Quale democrazia senza contratti di lavoro?

Venerdì a Sassari grande successo per il meeting della Federazione Sindacati Indipendenti. Si è parlato anche di riforme della Pubblica Amministrazione fatte sulla pelle dei lavoratori

 

Fsiloghi.jpgSassari. Grande affluenza venerdì presso la sala convegni dell’Hotel Carlo Felice dove ha avuto luogo il meeting regionale della F.S.I. (Federazione sindacati indipendenti), rivolto ai quadri delegati ed eletti rsu della Regione Sardegna. I segretari nazionali intervenuti Angelo Greco e Raimondo Leotta hanno rispettivamente relazionato sui temi “Quale democrazia senza contratti di lavoro?” e “Riforme della Pubblica Amministrazione fatte sulla pelle dei lavoratori?”. I due relatori in diverse occasioni si sono soffermati sulla necessità ormai impellente di riaprire la contrattazione in tempi rapidi anche perché talune riforme operate nella nuova organizzazione della pubblica amministrazione stanno bypassando la concertazione sindacale. Il segretario Angelo Greco ha inoltre illustrato il prossimo programma di aggiornamento e formazione per quadri delegati ed eletti rsu della federazione Sindacati Indipendenti

Nell’occasione ha dichiarato che «i repentini cambiamenti che l’attuale governo sta ponendo in essere bypassando spesso la concertazione sindacale presuppone una nuova stagione di lotte e alle quali non si può arrivare impreparati, occorre quindi formare i quadri sindacali fornendo loro il know-how necessario per le future sfide. L’occasione è propedeutica per forgiare nuove generazioni di rappresentanti sindacali che sappiano cogliere gli inesorabili mutamenti nel campo del lavoro determinati dalla globalizzazione».
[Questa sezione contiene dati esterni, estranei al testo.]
<file path="src/rtl/ppc_pkg.sv">
`timescale 1ns / 1ps
// ----------------------------------------------------------------------------
// ppc_pkg: shared types, constants and functions of the pose correction core
// Word layouts, command and register codes, CORDIC arctangent table and the
// angle wrap used by the prep stage.
// ----------------------------------------------------------------------------
package ppc_pkg;

    // Iteration count of the rotator, capped by the arctangent table
    localparam int PPC_CORDIC_STAGES = 16;
    localparam int PPC_ATAN_ENTRIES  = 24;
    localparam int PPC_N_CELLS       = (PPC_CORDIC_STAGES < PPC_ATAN_ENTRIES) ?
                                       PPC_CORDIC_STAGES : PPC_ATAN_ENTRIES;
    localparam int PPC_STAGE_W       = 5;

    // Angle units: 1/128 degree
    localparam int PPC_HALF_TURN     = 23040;
    localparam int PPC_FULL_TURN     = 46080;
    localparam int PPC_QUARTER_TURN  = 11520;
    localparam int PPC_ZSHIFT        = 13;

    // Field and datapath widths
    localparam int PPC_POS_W  = 24;
    localparam int PPC_ANG_W  = 16;
    localparam int PPC_OP_W   = 25;
    localparam int PPC_ROT_W  = 33;
    localparam int PPC_Z_W    = 30;
    localparam int PPC_ATAN_W = 26;
    localparam int PPC_PROD_W = 58;
    localparam int PPC_ACC_W  = 61;
    localparam int PPC_FRAC_W = 30;
    localparam int PPC_Q_W    = PPC_ACC_W - PPC_FRAC_W;

    localparam int PPC_INV_GAIN = 652032874;
    localparam int PPC_POS_MAX  = 8388607;
    localparam int PPC_POS_MIN  = -8388608;

    typedef enum logic [1:0] {
        CMD_FORWARD  = 2'd0,
        CMD_BACKWARD = 2'd1,
        CMD_DERIVE   = 2'd2
    } t_ppc_cmd;

    typedef enum logic [1:0] {
        REG_OFFSET_X     = 2'd0,
        REG_OFFSET_Y     = 2'd1,
        REG_OFFSET_ANGLE = 2'd2
    } t_ppc_reg;

    typedef struct packed {
        logic [1:0]                  command;
        logic signed [PPC_POS_W-1:0] pose_x;
        logic signed [PPC_POS_W-1:0] pose_y;
        logic signed [PPC_ANG_W-1:0] pose_angle;
        logic signed [PPC_POS_W-1:0] ref_x;
        logic signed [PPC_POS_W-1:0] ref_y;
        logic signed [PPC_ANG_W-1:0] ref_angle;
    } t_ppc_in;

    typedef struct packed {
        logic signed [PPC_POS_W-1:0] out_x;
        logic signed [PPC_POS_W-1:0] out_y;
        logic signed [PPC_ANG_W-1:0] out_angle;
        logic                        saturated;
    } t_ppc_out;

    typedef struct packed {
        logic signed [PPC_POS_W-1:0] offset_x;
        logic signed [PPC_POS_W-1:0] offset_y;
        logic signed [PPC_ANG_W-1:0] offset_angle;
    } t_ppc_cfg;

    // Operands that ride along the rotator chain
    typedef struct packed {
        logic [1:0]                  cmd;
        logic signed [PPC_OP_W-1:0]  u;
        logic signed [PPC_OP_W-1:0]  v;
        logic signed [PPC_POS_W-1:0] base_x;
        logic signed [PPC_POS_W-1:0] base_y;
        logic signed [PPC_ANG_W-1:0] angle;
        logic                        flip;
    } t_ppc_carry;

    // One rotator cell's content
    typedef struct packed {
        logic                        valid;
        logic signed [PPC_ROT_W-1:0] x;
        logic signed [PPC_ROT_W-1:0] y;
        logic signed [PPC_Z_W-1:0]   z;
        t_ppc_carry                  carry;
    } t_ppc_cell;

    // atan(2^-i) in degrees, 2^20 units per degree
    function automatic logic [PPC_ATAN_W-1:0] ppc_atan(input logic [PPC_STAGE_W-1:0] idx);
        logic [PPC_ATAN_W-1:0] r;
        unique case (idx)
            5'd0:    r = 26'd47185920;
            5'd1:    r = 26'd27855475;
            5'd2:    r = 26'd14718068;
            5'd3:    r = 26'd7471121;
            5'd4:    r = 26'd3750058;
            5'd5:    r = 26'd1876857;
            5'd6:    r = 26'd938658;
            5'd7:    r = 26'd469357;
            5'd8:    r = 26'd234682;
            5'd9:    r = 26'd117342;
            5'd10:   r = 26'd58671;
            5'd11:   r = 26'd29335;
            5'd12:   r = 26'd14668;
            5'd13:   r = 26'd7334;
            5'd14:   r = 26'd3667;
            5'd15:   r = 26'd1833;
            5'd16:   r = 26'd917;
            5'd17:   r = 26'd458;
            5'd18:   r = 26'd229;
            5'd19:   r = 26'd115;
            5'd20:   r = 26'd57;
            5'd21:   r = 26'd29;
            5'd22:   r = 26'd14;
            5'd23:   r = 26'd7;
            default: r = '0;
        endcase
        return r;
    endfunction

    // Wrap into (-180, 180] degrees; one step covers every 17 bit input
    function automatic logic signed [PPC_ANG_W-1:0] ppc_wrap(
        input logic signed [PPC_ANG_W:0] a
    );
        logic signed [PPC_ANG_W+1:0] t;
        t = (PPC_ANG_W+2)'(a);
        if (t <= -PPC_HALF_TURN) begin
            t = (PPC_ANG_W+2)'(t + PPC_FULL_TURN);
        end else if (t > PPC_HALF_TURN) begin
            t = (PPC_ANG_W+2)'(t - PPC_FULL_TURN);
        end
        return t[PPC_ANG_W-1:0];
    endfunction

endpackage

</file>
<file path="src/rtl/ppc_cell.sv">
`timescale 1ns / 1ps
// ----------------------------------------------------------------------------
// ppc_cell: one CORDIC rotation step
// Rotates the held vector by +/-atan(2^-k) toward zero residual angle and
// hands the word to the next cell.
// ----------------------------------------------------------------------------
module ppc_cell import ppc_pkg::*; (
    input  logic                   i_clk,
    input  logic                   i_rst_n,
    input  logic                   i_en,
    input  logic [PPC_STAGE_W-1:0] i_stage,
    input  t_ppc_cell              i_prev,
    output t_ppc_cell              o_next
);

    logic signed [PPC_ROT_W-1:0] x_sh;
    logic signed [PPC_ROT_W-1:0] y_sh;
    logic signed [PPC_Z_W-1:0]   step;
    t_ppc_cell                   n_cell;
    t_ppc_cell                   r_cell;

    // Rotate by the step angle in the sign direction of the residual
    always_comb begin
        x_sh   = i_prev.x >>> i_stage;
        y_sh   = i_prev.y >>> i_stage;
        step   = signed'(PPC_Z_W'(ppc_atan(i_stage)));
        n_cell = i_prev;
        if (!i_prev.z[PPC_Z_W-1]) begin
            n_cell.x = i_prev.x - y_sh;
            n_cell.y = i_prev.y + x_sh;
            n_cell.z = i_prev.z - step;
        end else begin
            n_cell.x = i_prev.x + y_sh;
            n_cell.y = i_prev.y - x_sh;
            n_cell.z = i_prev.z + step;
        end
    end

    // Hand on to the neighbour
    always_ff @(posedge i_clk) begin
        if (!i_rst_n) begin
            r_cell.valid <= 1'b0;
        end else if (i_en) begin
            r_cell <= n_cell;
        end
    end

    assign o_next = r_cell;

endmodule

</file>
Al termine del meeting si è proceduto alla elezione dei coordinatori regionali F.S.I. per i comparti sanità, sanità privata e privato. Sono risultati eletti: sanità pubblica di comparto Luciano Sitzia; sanità privata Fabio Sassu; privato Antonio Foddai. I coordinatori di comparto lavoreranno a supporto del segretario regionale per la creazione della politica sindacale regionale su tutto il territorio sardo.

A conclusione del meeting il segretario nazionale Raimondo Leotta ha dichiarato: «La partecipazione attiva al meeting odierno e la qualità degli interventi espressa in tale occasione dai colleghi ci soddisfa e ci conferma di aver intrapreso la giusta direzione perché nella regione Sardegna finalmente si concretizzi una svolta decisiva, favorevole e propositiva in termini di lavoro, dignità e diritti».